This post is part of my effort to tell the story of my recent health journey.
- Why I’m doing this »
- It Really Is the Little Things that Matter »
- It’s Not Just About the Obstacles »
- Your Weight Isn’t Your Health »
- The Pernicious Appeal of Wanting to Quit »
Getting rid of some of the obstacles that built up and stopped me from committing to exercise was an essential part of my path to better health, but it wasn’t the only factor. I need to talk about the elephant in the room:
Back in my late 20s and early 30s, when I was overweight and sedentary, my health simply didn’t matter all that much to me. I didn’t care about it.
It wasn’t just the cascade of obstacles that stopped me, it was the fact that getting healthier wasn’t important enough to me to bother overcoming them.
Even now, with some of those obstacles eliminated or lessened, it still wouldn’t be enough if I didn’t have reason to care about my health.
Theater had been my passion since high school. When I left it behind in my late 20s, I had no new passion to replace it. I was single and had been for some time. I had wonderful friends and family but few deep relationships.
I was aimless and uncommitted. Drifting. Passionless.
In that state, I just couldn’t find a reason to care all that much. I had no vision for my future and so nothing substantial to work toward. I had no one depending on me. My health and well-being didn’t seem to matter in the grand scheme of things.
In my early-to-mid 30s, I found a new passion—librarianship. I started to see a meaningful, mission-driven future for myself. I met my wife and, soon enough, we began envisioning a future together. There were things I wanted to be able to do in this future that I wouldn’t be able to do if I didn’t get myself healthy.
That made it matter.
When it was just about me and my future alone, I couldn’t be bothered to put in the effort.
But when it became about my wife and I, our future together, our future as part of a community, that was enough to make my health important to me. Important enough to commit to it. Important enough to put in the effort.
Really, this—more than eliminating obstacles—was the true key that unlocked my success. Because no matter how many obstacles you eliminate, you still need to care enough to bother.

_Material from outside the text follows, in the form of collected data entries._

[src/rtl/intr_pkg.sv]
// Shared constants and configuration check for the pending-interrupt arbiter.
package intr_pkg;

    localparam int unsigned RR_PTR_RST = 0;

    function automatic bit id_width_ok(input int unsigned intr_width,
                                       input int unsigned id_width);
        return (intr_width >= 1) && (intr_width <= 64) &&
               (id_width >= 1) && (id_width >= $clog2(intr_width));
    endfunction

endpackage

[src/rtl/intr_rr_arb.sv]
// Combinational round-robin picker: first requesting index at or after ptr_i, wrapping.
module intr_rr_arb #(
    parameter int unsigned N  = 8,
    parameter int unsigned IW = 3
) (
    input  logic [N-1:0]  req_i,
    input  logic [IW-1:0] ptr_i,
    output logic          gnt_valid_o,
    output logic [IW-1:0] gnt_id_o
);

    int unsigned ptr_ext;
    int unsigned idx;

    always_comb begin
        gnt_valid_o = 1'b0;
        gnt_id_o    = '0;
        ptr_ext     = 32'(ptr_i);
        idx         = 0;
        for (int unsigned k = 0; k < N; k++) begin
            idx = (ptr_ext + k) % N;
            if (!gnt_valid_o && req_i[idx]) begin
                gnt_valid_o = 1'b1;
                gnt_id_o    = IW'(idx);
            end
        end
    end

endmodule

[src/rtl/intr_pending_arb.sv]
// Rising-edge interrupt latch with lost-event flags and round-robin delivery
// of one interrupt ID at a time over a valid/ready handshake.
module intr_pending_arb
    import intr_pkg::*;
#(
    parameter int unsigned INTR_WIDTH = 8,
    parameter int unsigned ID_WIDTH   = 3
) (
    input  logic                  slow_clk,
    input  logic                  slow_rst,
    input  logic [INTR_WIDTH-1:0] intr_in,
    input  logic [INTR_WIDTH-1:0] intr_en,
    input  logic [INTR_WIDTH-1:0] ovf_clr,
    output logic                  evt_valid,
    input  logic                  evt_ready,
    output logic [ID_WIDTH-1:0]   evt_id,
    output logic [INTR_WIDTH-1:0] pending,
    output logic [INTR_WIDTH-1:0] overflow,
    output logic                  irq_out
);

    if (!id_width_ok(INTR_WIDTH, ID_WIDTH)) begin : g_cfg_err
        $error("intr_pending_arb: ID_WIDTH too small for INTR_WIDTH");
    end

    logic [INTR_WIDTH-1:0] intr_d_q;
    logic [INTR_WIDTH-1:0] pending_q, pending_d;
    logic [INTR_WIDTH-1:0] overflow_q, overflow_d;
    logic [INTR_WIDTH-1:0] rise_w, set_w, clr_w, ovf_hit_w, elig_w;
    logic [ID_WIDTH-1:0]   rr_ptr_q, rr_ptr_d;
    logic [ID_WIDTH-1:0]   evt_id_q, evt_id_d;
    logic [ID_WIDTH-1:0]   gnt_id;
    logic                  gnt_valid;
    logic                  evt_valid_q, evt_valid_d;
    logic                  slot_free, load;

    assign elig_w = pending_q & intr_en;

    intr_rr_arb #(
        .N  (INTR_WIDTH),
        .IW (ID_WIDTH)
    ) u_rr_arb (
        .req_i       (elig_w),
        .ptr_i       (rr_ptr_q),
        .gnt_valid_o (gnt_valid),
        .gnt_id_o    (gnt_id)
    );

    always_comb begin
        rise_w      = intr_in & ~intr_d_q;
        set_w       = rise_w & intr_en;
        slot_free   = ~evt_valid_q | evt_ready;
        load        = slot_free & gnt_valid;
        clr_w       = '0;
        ovf_hit_w   = '0;
        evt_valid_d = evt_valid_q;
        evt_id_d    = evt_id_q;
        rr_ptr_d    = rr_ptr_q;

        if (load) begin
            clr_w[gnt_id] = 1'b1;
        end
        pending_d = set_w | (pending_q & ~clr_w);

        // A new edge is lost if the line's previous event is still pending or parked in the slot.
        for (int unsigned i = 0; i < INTR_WIDTH; i++) begin
            ovf_hit_w[i] = set_w[i] &
                           (pending_q[i] |
                            (evt_valid_q && (evt_id_q == ID_WIDTH'(i)) &&
                             !(evt_ready && clr_w[i])));
        end
        overflow_d = ovf_hit_w | (overflow_q & ~ovf_clr);

        if (slot_free) begin
            evt_valid_d = gnt_valid;
            if (gnt_valid) begin
                evt_id_d = gnt_id;
                rr_ptr_d = (gnt_id == ID_WIDTH'(INTR_WIDTH - 1)) ? '0
                                                                 : gnt_id + ID_WIDTH'(1);
            end
        end
    end

    always_ff @(posedge slow_clk) begin
        intr_d_q <= intr_in;
        if (slow_rst) begin
            pending_q   <= '0;
            overflow_q  <= '0;
            evt_valid_q <= 1'b0;
            evt_id_q    <= '0;
            rr_ptr_q    <= ID_WIDTH'(RR_PTR_RST);
        end else begin
            pending_q   <= pending_d;
            overflow_q  <= overflow_d;
            evt_valid_q <= evt_valid_d;
            evt_id_q    <= evt_id_d;
            rr_ptr_q    <= rr_ptr_d;
        end
    end

    assign evt_valid = evt_valid_q;
    assign evt_id    = evt_id_q;
    assign pending   = pending_q;
    assign overflow  = overflow_q;
    assign irq_out   = evt_valid_q;

endmodule
### src/rtl/window_sum_pkg.sv
// window_sum_pkg: shared helpers for the window-sum engine.
//   clog2    - constant ceil(log2) for sizing the adder tree
//   sext     - sign-extend the low w bits of a MAX_W vector
//   sat_add  - signed add of two w-bit values (carried in MAX_W containers)
//              returning the wrapped or clamped result plus an overflow flag
// Callers keep their widths strictly below MAX_W so the MAX_W add is exact.
package window_sum_pkg;

  localparam int MAX_W = 128;

  typedef struct packed {
    logic                    ovf;
    logic signed [MAX_W-1:0] sum;
  } add_res_t;

  function automatic int clog2(input int v);
    int r;
    r = 0;
    for (int i = 0; i < 31; i++)
      if ((1 << i) < v) r = i + 1;
    return r;
  endfunction

  function automatic logic signed [MAX_W-1:0] sext(input logic [MAX_W-1:0] v, input int w);
    logic signed [MAX_W-1:0] t;
    t = v << (MAX_W - w);
    return t >>> (MAX_W - w);
  endfunction

  // a and b must already be sign-extended w-bit values.
  function automatic add_res_t sat_add(input logic signed [MAX_W-1:0] a,
                                       input logic signed [MAX_W-1:0] b,
                                       input int w, input logic sat);
    logic signed [MAX_W-1:0] s, hi, lo;
    add_res_t r;
    hi    = (MAX_W'(1) << (w - 1)) - MAX_W'(1);
    lo    = ~hi;                         // -2^(w-1)
    s     = a + b;
    r.ovf = (s > hi) || (s < lo);
    if (!r.ovf)   r.sum = s;
    else if (sat) r.sum = (s > hi) ? hi : lo;
    else          r.sum = sext(s, w);
    return r;
  endfunction

endpackage

### src/rtl/window_sum_pipe_tree.sv
// adder_tree_stage: one registered level of the lane adder tree.
//   in_data/in_valid/in_last  - N_IN ACC_W-wide nodes from the level below
//   out_data/out_valid/out_last - N_IN/2 pairwise sums, registered
//   en  - pipeline advance (low while the output is stalled)
// out_last is already qualified by valid so downstream can use it directly.
module adder_tree_stage #(
  parameter int N_IN  = 2,
  parameter int ACC_W = 48
) (
  input  logic                           clk,
  input  logic                           rst,
  input  logic                           en,
  input  logic [N_IN-1:0][ACC_W-1:0]     in_data,
  input  logic                           in_valid,
  input  logic                           in_last,
  output logic [N_IN/2-1:0][ACC_W-1:0]   out_data,
  output logic                           out_valid,
  output logic                           out_last
);

  always_ff @(posedge clk) begin
    if (rst) begin
      out_data  <= '0;
      out_valid <= 1'b0;
      out_last  <= 1'b0;
    end else if (en) begin
      for (int j = 0; j < N_IN/2; j++)
        out_data[j] <= in_data[2*j] + in_data[2*j+1];
      out_valid <= in_valid;
      out_last  <= in_valid && in_last;
    end
  end

endmodule

### src/rtl/window_sum_pipe.sv
// window_sum_pipe: per-beat lane sum through a registered adder tree, then
// accumulated across a window closed by in_last. One result per window.
//   in_data/in_valid/in_last/in_ready   - beat input, NUM_LANES signed lanes
//   out_sum/out_beats/out_ovf/out_valid/out_ready - one result per window
// The only back-pressure is a held result (out_valid && !out_ready), which
// freezes the whole pipeline, so in_ready is a pure function of the outputs.
module window_sum_pipe
  import window_sum_pkg::*;
#(
  parameter int NUM_LANES = 8,
  parameter int LANE_W    = 32,
  parameter int ACC_W     = 48,
  parameter int CNT_W     = 16,
  parameter bit SATURATE  = 1'b0
) (
  input  logic                        clk,
  input  logic                        rst,
  input  logic [NUM_LANES*LANE_W-1:0] in_data,
  input  logic                        in_valid,
  input  logic                        in_last,
  output logic                        in_ready,
  output logic [ACC_W-1:0]            out_sum,
  output logic [CNT_W-1:0]            out_beats,
  output logic                        out_ovf,
  output logic                        out_valid,
  input  logic                        out_ready
);

  localparam int LEVELS = clog2(NUM_LANES);
  localparam int NODES  = 2*NUM_LANES - 1;

  logic stall, en;
  assign stall    = out_valid && !out_ready;
  assign en       = !stall;
  assign in_ready = en;

  // Node store: level k inputs live at offset 2N - (2N >> k), so level 0 is
  // the extended lanes and the final single sum sits at NODES-1.
  logic [NODES-1:0][ACC_W-1:0] nodes;
  logic [LEVELS:0]             vld_pipe, lst_pipe;

  for (genvar i = 0; i < NUM_LANES; i++) begin : g_ext
    assign nodes[i] = ACC_W'(sext(MAX_W'(in_data[LANE_W*i +: LANE_W]), LANE_W));
  end
  assign vld_pipe[0] = in_valid;
  assign lst_pipe[0] = in_last;

  for (genvar k = 0; k < LEVELS; k++) begin : g_lvl
    localparam int N_IN  = NUM_LANES >> k;
    localparam int OFF_I = 2*NUM_LANES - ((2*NUM_LANES) >> k);
    localparam int OFF_O = OFF_I + N_IN;
    adder_tree_stage #(.N_IN(N_IN), .ACC_W(ACC_W)) u_stage (
      .clk       (clk),
      .rst       (rst),
      .en        (en),
      .in_data   (nodes[OFF_I +: N_IN]),
      .in_valid  (vld_pipe[k]),
      .in_last   (lst_pipe[k]),
      .out_data  (nodes[OFF_O +: N_IN/2]),
      .out_valid (vld_pipe[k+1]),
      .out_last  (lst_pipe[k+1])
    );
  end

  logic             tv, tl;
  logic [ACC_W-1:0] tsum;
  assign tv   = vld_pipe[LEVELS];
  assign tl   = lst_pipe[LEVELS];
  assign tsum = nodes[NODES-1];

  // Accumulator; "first" makes the next beat start from zero so windows can
  // run back to back without a clearing bubble.
  logic [ACC_W-1:0] acc, acc_base, acc_next;
  logic [CNT_W-1:0] cnt, cnt_base, cnt_next;
  logic             ovf, ovf_next, first;
  add_res_t         ar;
  logic             unused_hi;

  always_comb begin
    acc_base = first ? '0 : acc;
    cnt_base = first ? '0 : cnt;
    ar       = sat_add(sext(MAX_W'(acc_base), ACC_W), sext(MAX_W'(tsum), ACC_W),
                       ACC_W, SATURATE);
    acc_next = ar.sum[ACC_W-1:0];
    ovf_next = (!first && ovf) || ar.ovf;
    cnt_next = (&cnt_base) ? cnt_base : cnt_base + 1'b1;
  end
  assign unused_hi = ^ar.sum[MAX_W-1:ACC_W];

  always_ff @(posedge clk) begin
    if (rst) begin
      acc       <= '0;
      cnt       <= '0;
      ovf       <= 1'b0;
      first     <= 1'b1;
      out_valid <= 1'b0;
      out_sum   <= '0;
      out_beats <= '0;
      out_ovf   <= 1'b0;
    end else if (en) begin
      // en implies any held result is being consumed this edge.
      out_valid <= tv && tl;
      if (tv) begin
        acc   <= acc_next;
        cnt   <= cnt_next;
        ovf   <= ovf_next;
        first <= tl;
        if (tl) begin
          out_sum   <= acc_next;
          out_beats <= cnt_next;
          out_ovf   <= ovf_next;
        end
      end
    end
  end

endmodule

### config.mk
export PLATFORM = sky130hd
export DESIGN_NAME = window_sum_pipe
export DESIGN_NICKNAME = d
export VERILOG_FILES = /design/src/rtl/window_sum_pkg.sv /design/src/rtl/window_sum_pipe_tree.sv /design/src/rtl/window_sum_pipe.sv
export SDC_FILE = /design/constraint.sdc
export NUM_CORES = 1
export LEC_CHECK = 0
export ABC_AREA = 1
export CAP_MARGIN = 20
export CELL_PAD_IN_SITES_DETAIL_PLACEMENT = 1
export CELL_PAD_IN_SITES_GLOBAL_PLACEMENT = 2
export CORE_UTILIZATION = 34
export CTS_BUF_LIST = sky130_fd_sc_hd__clkbuf_4 sky130_fd_sc_hd__clkbuf_8 sky130_fd_sc_hd__clkbuf_16
export DETAILED_ROUTE_END_ITERATION = 10
export MAX_ROUTING_LAYER = met4
export PLACE_DENSITY = 0.95
export SLEW_MARGIN = 10
export SYNTH_ARGS = -nofsm -noshare
export SYNTH_HDL_FRONTEND = slang
export SYNTH_SLANG_ARGS = --single-unit
### constraint.sdc
create_clock -name clk -period 5.4 [get_ports clk]
set_clock_uncertainty 0.1 [all_clocks]
set_input_delay 1.08 -clock clk [delete_from_list [all_inputs] [get_ports clk]]
set_output_delay 1.08 -clock clk [all_outputs]
set_load 0.05 [all_outputs]
======== Word level (Yosys, flattened, before mapping) ========
Cells that the tools add are included.
Widths: inputs -> output; s select.
operators by class
  $add $sub $neg .......................... 9
  magnitude comparators ................... 2
  muxes and demuxes ....................... 3
  bitwise logic cells ..................... 1
  reduce and logical (&&, ||, !) cells .... 14
operators with widths
  operator               count
  $add 48x48->48         3
  $add 32x32->33         4
  $add 48x48->49         1
  $gt 49x48->1 const B   1
  $lt 49x48->1 const B   1
  $mux 48                1
  $mux 16                2
  $add 16x1->16 const B  1
  $reduce_and 16->1      1
  $logic_and 1x1->1      6
  $logic_not 1->1        3
  $reduce_and 3->1       1
  $logic_or 1x1->1       2
  $reduce_and 2->1       1
  $not 1->1              1
storage, ports and cells
  register bits ........................... 474
  input bits .............................. 261
  output and inout port bits .............. 67
  logic and storage cells ................. 50

======== Longest topological paths before layout ========
  word-level depth ........................ 5
  depth in mapped cells ................... 21
  gate-level depth less buffers ........... 20

======== By module ========
Synthesis repeated with hierarchy kept, for this count alone.
unflattened totals
  cells, all modules ...................... 9,561
  area total of the unflattened synthesis .. 51,239.1 sq um
modules (own cells, without submodules)
  module                               times used  cells an instance  area an instance (sq um)  seq. area each (sq um)
  adder_tree_stage (g_lvl[0].u_stage)  1           4,552              23,894.2                  3,883.7
  adder_tree_stage (g_lvl[1].u_stage)  1           2,280              11,941.5                  1,961.9
  window_sum_pipe                      1           1,577              9,361.5                   2,642.5
  adder_tree_stage (g_lvl[2].u_stage)  1           1,152              6,042.0                   1,001.0

======== Least setup slack after synthesis ========
OpenSTA, ideal clock, no wires.
  path type ............................... input-to-output
  from .................................... input port out_ready
  to ...................................... output port in_ready
  arrival time ............................ 2.105 ns
  data required time ...................... 4.220 ns
  path slack .............................. 2.115 ns
  stages .................................. 4
  path buffers ............................ 2
  cell sequence ........................... nor2_2 inv_2 clkbuf_1 clkbuf_1
on the way
  longest elaborated chain between the ends .. 3
ends and longest elaborated chain
  what               RTL line               RTL
  start, declared    window_sum_pipe.sv:26  input logic out_ready
  $logic_not 1->1    window_sum_pipe.sv:33  assign stall = out_valid && !out_ready;
  $logic_and 1x1->1  window_sum_pipe.sv:33
  $logic_not 1->1    window_sum_pipe.sv:34  assign en = !stall;
  end, declared      window_sum_pipe.sv:21  output logic in_ready,
No other way between the ends.

======== Worst setup path in the final report ========
Same ends and word-level chain as after synthesis.

==> flow_metrics.tcl <==
set metrics [dict create \
    worst_slew_margin_rel 0.2655 \
    clkSinkCount 414 \
    required_ns 4.22 \
    comb_power_share 0.363 \
    grt_overflow 0 \
    clkPwrFrac 0.306 \
    rr_startpoint "first$_SDFFE_PP1P_" \
    min-delay-path-class "reg -> reg" \
    wl_um 139400 \
    hold_viol 0 \
    seq_area_frac_synth 0.2359 \
    die_area_mm2 0.1046 \
    row_count 117 \
    n_antenna_cell 0 \
    run_status "completed" \
    synth_simple_gate_area_share 0.3350 \
    p_sw_uw 4718 \
    netlist_instances 5888 \
    pre_cts_ws_ns 1.288 \
    p_int_uw 7126 \
    detailedRoute.firstPassIterationCount 5 \
    synth_edf_count 0 \
    num_io_pins 328 \
    clk_root_buffer_cell "clkbuf_16" \
    synth-xor-area-share 0.02793 \
    synth-compound-area-share 0.1744 \
    layout-drive-gt1-share 0.03001 \
    postCtsHoldBufs 0 \
    number_of_global_route_vias_before_repair 39562 \
    final_setup_violation_count 0 \
    cp.arrival_ns 2.87 \
    setup_total_negative_slack_ns 0 \
    grt.total_usage 0.2736 \
    drv.max_cap_violation_count 0 \
    clk_pin_slew_ns 0.06 \
    initial_antenna_violation_count 0 \
    cts_buffer_depth 3 \
    detailroute.via_count 38424 \
    pwr_density_cell_mw_per_mm2 284.9 \
    timing.setup.critical_path_class "in -> out" \
    rsz_0062_raised_after_global_routing "no" \
    achievable-frequency_mhz 247.1 \
    cp_max_fo 32 \
    yosys-top-cells-count "1,657 x nand2_1, 965 x inv_1, 647 x nor2_1" \
    clock_tree.htree_level_count 2 \
    cts_resized 0 \
    p_leak_uw 0.02129 \
    post_synth_fa_ha_maj_area_fraction 0.1079 \
    design.core.area_mm2 0.1020 \
    drt_drc_violations_left 0 \
    slew_viol_final 0 \
    synth_cell_types 59 \
    synthesis.nets 6447 \
    final.min_clock_period_ns 4.046 \
    final.period_utilization 0.7493 \
    drt-initial-drc-count 1771 \
    grt_first_pass_wirelength_um 219700 \
    cts_buffers 50 \
    yosys_register_bits 414 \
    grt_start_max_net_pins 134 \
    ys.warnings.count 0 \
    fin_nets 6715 \
    drt.antenna.violating_nets 0 \
    min_from "out_sum[33]$_SDFFE_PP0P_" \
    tritoncts_clock_tree "yes" \
    worstSetupStartpoint "out_ready" \
    swShare 0.3983 \
    worstSetupEndpointType "output port" \
    chipWidth_um 323.4 \
    worstMarginPinSlew_ns 1.099 \
    worst_reg2reg_setup_slack_ns 1.82 \
    post_synthesis_instance_area_mm2 0.03513 \
    place.detailed.hpwl_um 115100 \
    mux_share_of_post_synthesis_cell_area 0 \
    clk-insertion-delay-late_ns 0.63 \
    globalplace.congestion 0.9602 \
    initial_core_util 0.3443 \
    synth_top_flop_cell "dfxtp_1" \
    wl_per_cell_um 18.43 \
    flow.area_growth_from_synthesis_pct 18.36 \
    max-vdd-ir-drop_mv 0.2210 \
    post-cts-setup-buffer-count 0 \
    synthMostInstantiatedCell "nand2_1" \
    synth.area.top_cells "dfxtp_1 24%, nand2_1 18%, ha_1 10%" \
    avgViaCountPerCell 5.079 \
    post-route-worst-setup-slack_ns 1.354 \
    power.sequential.fraction 0.331 \
    synthesized_area_per_cell_um2 5.966 \
    leading_area_contributor_after_synthesis "dfxtp_1" \
    synth-async-reset-ratio 0 \
    start_kind "input port" \
    synth.top_cell.area_share 0.2359 \
    chipHeight_um 323.4 \
    synth_top_family_by_area "simple AND/OR/NAND/NOR gates" \
    placement.io_buffers 327 \
]
-- path summary, 6_finish.rpt --
check	endpoint	cells past startpoint
min	out_sum[33]$_SDFFE_PP0P_	2
max	in_ready	4
max reg2reg	out_sum[30]$_SDFFE_PP0P_	14
min reg2reg	out_sum[33]$_SDFFE_PP0P_	2
-- state kept, by name (all words and copies together), names as in the netlist --
signal / count
acc: 48
cnt: 16
first: 1
g_lvl.u_stage.out_data: 276
g_lvl.u_stage.out_last: 3
g_lvl.u_stage.out_valid: 3
out_beats: 16
out_ovf: 1
out_sum: 48
out_valid: 1
ovf: 1
-- critical path: stages --
cell	delay (ns)
clkdlybuf4s50_1	0.51
nor2_4	0.09
inv_6	0.23
clkdlybuf4s50_1	0.94
-- through the flow --
stage / total power (uW) / cell area [um^2] / util / hold WS, ns / cells
final: 11840 / 41580 / 0.4075 / 0.3552 / 7566
after global routing: 12650 / 41580 / 0.4075 / 0.3690 / 7566
after CTS: 11940 / 41580 / 0.4075 / 0.3606 / 7566
after detailed placement: 8230 / 39790 / 0.3900 / 0.3496 / 7472
after global placement: 8146 / 39790 / 0.3900 / 0.3374 / 7472
after floorplan: 6613 / 35130 / - / 0.3301 / 5888
-- power groups by stage --
stage	Sequential [uW]	Clock [uW]	Combinational, uW
after CTS	3920	3730	4290
after global routing	3960	3840	4850
after floorplan	3740	0	2870
final	3920	3630	4290
after global placement	3970	0	4170
after detailed placement	3980	0	4250
-- placed cells by master (no fill, tap or decap), types with 34 or more instances in the layout --
cell / synthesis / final
nand2_1: 1657 / 1657
inv_1: 965 / 964
nor2_1: 647 / 646
a21oi_1: 444 / 444
o21ai_0: 419 / 419
dfxtp_1: 414 / 413
nand3_1: 362 / 362
clkdlybuf4s50_1: 0 / 326
ha_1: 290 / 290
xor2_1: 94 / 94
nand4_1: 66 / 66
o21bai_1: 51 / 51
nor3_1: 50 / 50
clkbuf_16: 0 / 50
o211ai_1: 38 / 38
a21o_1: 34 / 34
-- cells by family (layout without fill, tap and decap cells) --
group / count (synthesis) / count (layout)
flops: 414 / 414
buf+inv: 1097 / 1407
simple gates: 2866 / 2866
fa+ha+maj: 298 / 298
compound gates: 1101 / 1101
xor+xnor: 112 / 112
-- final cells by class --
cell class / instances / area (um^2)
Fill cell: 13723 / 60460
Multi-Input combinational cell: 4377 / 22680
Sequential cell: 414 / 8292
Inverter: 971 / 3660
Timing Repair Buffer: 342 / 3446
Tap cell: 1368 / 1712
Clock buffer: 66 / 1434
Clock inverter: 28 / 349.1
-- metal layers --
| layer | vias to the layer above | routed length [um] | global-route usage | part of all wire |
|---|---|---|---|---|
| met4 | 0 | 3125 | 0.06214 | 0.022 |
| met5 | - | 0 | - | 0 |
| met2 | 585 | 67430 | 0.4780 | 0.48 |
| li1 | 19462 | - | - | - |
| met1 | 18225 | 65410 | 0.3421 | 0.47 |
| met3 | 152 | 3436 | 0.01847 | 0.025 |
Power figures use the tool's default switching activity.
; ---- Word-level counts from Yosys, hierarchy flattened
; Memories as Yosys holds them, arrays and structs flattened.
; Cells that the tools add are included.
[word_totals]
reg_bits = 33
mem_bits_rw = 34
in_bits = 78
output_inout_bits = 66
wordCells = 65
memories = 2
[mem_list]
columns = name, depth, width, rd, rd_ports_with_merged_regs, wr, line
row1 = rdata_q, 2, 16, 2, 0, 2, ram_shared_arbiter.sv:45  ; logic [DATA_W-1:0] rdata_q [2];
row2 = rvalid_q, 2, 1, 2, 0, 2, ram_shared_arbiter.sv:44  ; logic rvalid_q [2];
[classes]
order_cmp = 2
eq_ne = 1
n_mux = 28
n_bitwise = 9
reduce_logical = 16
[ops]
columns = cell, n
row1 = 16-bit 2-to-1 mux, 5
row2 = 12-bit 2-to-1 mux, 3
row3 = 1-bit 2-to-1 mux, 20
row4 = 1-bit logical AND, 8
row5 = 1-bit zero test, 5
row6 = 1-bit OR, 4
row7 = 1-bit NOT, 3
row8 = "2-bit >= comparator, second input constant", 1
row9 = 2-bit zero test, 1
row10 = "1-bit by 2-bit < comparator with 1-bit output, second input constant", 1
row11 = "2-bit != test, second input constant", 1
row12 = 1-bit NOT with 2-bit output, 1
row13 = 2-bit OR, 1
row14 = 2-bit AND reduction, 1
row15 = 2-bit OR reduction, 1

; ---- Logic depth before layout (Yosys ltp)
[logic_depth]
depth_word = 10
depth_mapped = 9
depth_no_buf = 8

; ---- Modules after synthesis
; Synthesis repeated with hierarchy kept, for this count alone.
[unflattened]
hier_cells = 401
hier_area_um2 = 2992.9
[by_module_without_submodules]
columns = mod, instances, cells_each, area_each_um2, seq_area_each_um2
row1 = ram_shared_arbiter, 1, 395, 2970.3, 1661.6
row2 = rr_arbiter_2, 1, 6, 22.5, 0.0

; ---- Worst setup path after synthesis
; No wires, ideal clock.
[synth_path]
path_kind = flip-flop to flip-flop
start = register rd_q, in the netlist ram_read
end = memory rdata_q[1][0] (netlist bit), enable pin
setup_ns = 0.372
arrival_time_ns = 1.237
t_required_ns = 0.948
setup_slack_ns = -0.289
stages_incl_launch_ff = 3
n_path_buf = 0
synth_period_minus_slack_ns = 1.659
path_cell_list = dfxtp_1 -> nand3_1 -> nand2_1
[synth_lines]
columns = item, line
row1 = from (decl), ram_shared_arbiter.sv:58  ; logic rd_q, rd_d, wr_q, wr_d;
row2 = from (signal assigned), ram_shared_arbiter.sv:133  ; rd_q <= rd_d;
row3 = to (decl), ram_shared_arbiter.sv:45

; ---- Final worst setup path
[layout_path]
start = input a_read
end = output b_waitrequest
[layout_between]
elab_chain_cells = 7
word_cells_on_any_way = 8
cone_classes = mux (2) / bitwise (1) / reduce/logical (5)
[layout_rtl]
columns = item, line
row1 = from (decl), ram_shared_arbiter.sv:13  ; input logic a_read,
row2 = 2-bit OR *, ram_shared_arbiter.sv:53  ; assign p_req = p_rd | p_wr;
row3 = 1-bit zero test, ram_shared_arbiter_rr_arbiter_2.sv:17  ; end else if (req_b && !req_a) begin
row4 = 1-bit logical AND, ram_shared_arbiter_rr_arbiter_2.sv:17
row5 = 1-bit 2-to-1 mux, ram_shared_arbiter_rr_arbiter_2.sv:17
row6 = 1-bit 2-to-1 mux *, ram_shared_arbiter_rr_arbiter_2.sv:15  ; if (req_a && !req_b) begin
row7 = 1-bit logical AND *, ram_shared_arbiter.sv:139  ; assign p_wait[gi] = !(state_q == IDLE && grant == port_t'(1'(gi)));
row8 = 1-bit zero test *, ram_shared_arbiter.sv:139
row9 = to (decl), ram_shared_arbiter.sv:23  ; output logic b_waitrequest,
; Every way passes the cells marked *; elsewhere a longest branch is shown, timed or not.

It’s sad that my own health and future, in and of themselves, weren’t enough to make me care. Perhaps it’s sad that my health and future had to be about something more than me for them to finally matter to me.
But at least it matters to me now.
If you truly want to improve your health and well-being, something has to motivate you enough to put in the work. To make the commitment. Either for your own sake or because it matters to someone else.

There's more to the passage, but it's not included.